Females tell a different story. Rather than one hormone pathway, multiple routes to suppress or stop reproduction track with longer life. 

“In females, lifespan increases after several different forms of sterilization, suggesting that benefits arise from reducing the substantial energetic and physiological costs of pregnancy, lactation and caring for offspring, rather than from a single hormonal mechanism,” Garratt said. 

In other words, avoiding the repeated, high-cost demands of producing and rearing young appears to free up resources for body upkeep and repair.

How reproduction affects lifespan

“Reproduction is inherently costly, although environments can soften or exaggerate these costs, particularly human environments, which can buffer or modify them thanks to healthcare, nutrition and social safety,” said study co-author Fernando Colchero.

The new analysis shows how those costs express themselves. For males, blocking reproduction also reduced deaths linked to aggression and risk taking – behaviors often stoked by sex hormones. 

For females, the survival advantage correlated with fewer deaths from infection and infectious disease, a pattern consistent with the well-documented dips in immune function that can accompany pregnancy and lactation.

Critically, the effect sizes weren’t fixed. The team reports life expectancy increased by 10 to 20 percent, depending on when in life treatment occurred and the environment the animal experienced. 

That nuance matters for interpreting how broadly the findings apply and how they might translate between managed care and natural settings.

Timing isn’t everything

The study suggests timing and mechanism interact in sex-specific ways. In males, the age at which sex hormones are removed appears pivotal, with early life castration producing the strongest longevity benefit. 

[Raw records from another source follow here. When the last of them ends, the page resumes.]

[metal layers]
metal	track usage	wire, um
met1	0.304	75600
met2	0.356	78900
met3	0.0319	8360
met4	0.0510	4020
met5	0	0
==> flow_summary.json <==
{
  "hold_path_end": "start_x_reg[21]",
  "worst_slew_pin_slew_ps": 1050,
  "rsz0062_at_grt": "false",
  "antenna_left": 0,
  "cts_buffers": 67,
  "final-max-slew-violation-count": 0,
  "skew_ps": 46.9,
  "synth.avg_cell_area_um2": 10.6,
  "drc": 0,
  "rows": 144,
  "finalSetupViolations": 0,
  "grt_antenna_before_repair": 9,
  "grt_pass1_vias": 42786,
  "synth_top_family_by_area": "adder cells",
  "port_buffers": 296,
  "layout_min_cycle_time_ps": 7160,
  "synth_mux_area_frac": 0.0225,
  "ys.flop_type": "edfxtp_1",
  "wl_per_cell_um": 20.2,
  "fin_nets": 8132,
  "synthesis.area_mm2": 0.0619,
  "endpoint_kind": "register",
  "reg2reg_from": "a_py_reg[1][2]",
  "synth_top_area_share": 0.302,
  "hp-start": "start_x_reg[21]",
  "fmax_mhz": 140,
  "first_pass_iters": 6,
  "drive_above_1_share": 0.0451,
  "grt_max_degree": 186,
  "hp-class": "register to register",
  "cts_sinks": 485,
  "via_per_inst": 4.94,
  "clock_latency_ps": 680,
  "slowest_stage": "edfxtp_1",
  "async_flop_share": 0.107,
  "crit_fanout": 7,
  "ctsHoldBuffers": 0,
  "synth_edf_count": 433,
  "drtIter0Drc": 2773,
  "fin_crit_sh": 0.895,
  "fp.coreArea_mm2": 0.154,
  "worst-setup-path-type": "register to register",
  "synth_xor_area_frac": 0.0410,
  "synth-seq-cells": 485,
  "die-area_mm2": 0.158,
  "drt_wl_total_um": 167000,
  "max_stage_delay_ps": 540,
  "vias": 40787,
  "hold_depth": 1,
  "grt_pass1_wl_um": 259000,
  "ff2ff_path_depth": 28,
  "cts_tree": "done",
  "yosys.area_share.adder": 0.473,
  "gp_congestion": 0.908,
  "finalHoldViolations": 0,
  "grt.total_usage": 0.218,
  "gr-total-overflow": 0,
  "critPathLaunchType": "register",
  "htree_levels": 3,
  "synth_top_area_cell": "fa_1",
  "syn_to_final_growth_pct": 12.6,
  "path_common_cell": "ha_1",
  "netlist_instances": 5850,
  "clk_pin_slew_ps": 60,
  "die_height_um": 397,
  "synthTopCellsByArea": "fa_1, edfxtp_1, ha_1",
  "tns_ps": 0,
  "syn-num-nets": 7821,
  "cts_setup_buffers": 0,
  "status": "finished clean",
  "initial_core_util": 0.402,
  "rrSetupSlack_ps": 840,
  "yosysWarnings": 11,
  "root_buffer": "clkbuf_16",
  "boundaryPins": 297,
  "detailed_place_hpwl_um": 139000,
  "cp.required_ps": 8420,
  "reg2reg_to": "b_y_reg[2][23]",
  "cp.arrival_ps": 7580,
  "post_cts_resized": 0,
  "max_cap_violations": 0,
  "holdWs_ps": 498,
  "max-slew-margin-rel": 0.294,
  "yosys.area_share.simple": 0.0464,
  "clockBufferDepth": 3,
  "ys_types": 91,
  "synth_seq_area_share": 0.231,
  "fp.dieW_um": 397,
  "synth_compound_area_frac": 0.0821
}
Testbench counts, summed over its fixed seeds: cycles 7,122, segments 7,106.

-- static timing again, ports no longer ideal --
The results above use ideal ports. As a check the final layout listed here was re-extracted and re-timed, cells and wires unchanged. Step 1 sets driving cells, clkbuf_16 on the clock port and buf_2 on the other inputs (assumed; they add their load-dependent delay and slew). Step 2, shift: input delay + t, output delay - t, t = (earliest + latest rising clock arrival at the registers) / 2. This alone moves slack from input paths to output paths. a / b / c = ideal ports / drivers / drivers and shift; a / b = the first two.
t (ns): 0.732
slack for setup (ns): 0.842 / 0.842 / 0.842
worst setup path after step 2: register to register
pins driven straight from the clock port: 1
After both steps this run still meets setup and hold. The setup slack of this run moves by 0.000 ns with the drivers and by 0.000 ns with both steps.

In females, the picture is more forgiving. “Unlike in males, we found no evidence that the effects of contraception on survival are dependent on the timing of sterilization, so not reproducing in later adulthood, even after already producing some offspring, might provide later-life survival benefits in females.” Garratt explained. 

That observation dovetails with a long-running evolutionary puzzle: if reproduction is so central to fitness, why do females of some species – humans most prominently – experience menopause?

Longer life with limited reproduction

According to the researchers, the findings support an evolutionary rationale for menopause.

If stepping back from reproduction in mid- to late life improves survival prospects, then menopause can be understood as part of a life history strategy that shifts energy from reproduction toward maintenance and kin support. 

But there’s a catch: not all routes to suppress reproduction yield the same health outcomes.

“While lifespan was increased by a range of sterilization approaches, in the case of ovary removal, which also removes ovarian hormone production, aspects of health in later life are impaired,” said Garratt.

“These findings on lifespan and healthspan shed light on the health-survival paradox observed in post-menopausal women, who outlive men on average but suffer increased frailty and poorer overall health during aging.” 

Longer life is not always synonymous with healthier years. How reproduction is halted, and which hormones remain in play, can tilt the balance toward durability or decline.

Broader implications of the study

At one level, the message is simple: reproduction pulls hard on an animal’s energy budget, and easing that pull can lengthen life. 

At another, the story is richly textured. Sex hormones sculpt aging biology in males. The sheer energetic drain of reproduction dominates in females.

Context – from veterinary care to social environment – modulates outcomes. And the method of blocking reproduction can either protect or compromise late-life health.

For evolutionary biologists, the study tightens the link between life-history theory and real-world survival patterns across a broad swath of mammals. 

For veterinarians and zoo managers, it offers evidence to weigh when making reproductive and welfare decisions for long-lived species.

And for human health researchers, it highlights the need to distinguish lifespan from healthspan, and to parse how hormones, immune function, and life-course timing interact to shape both.

The research is published published in the journal Nature.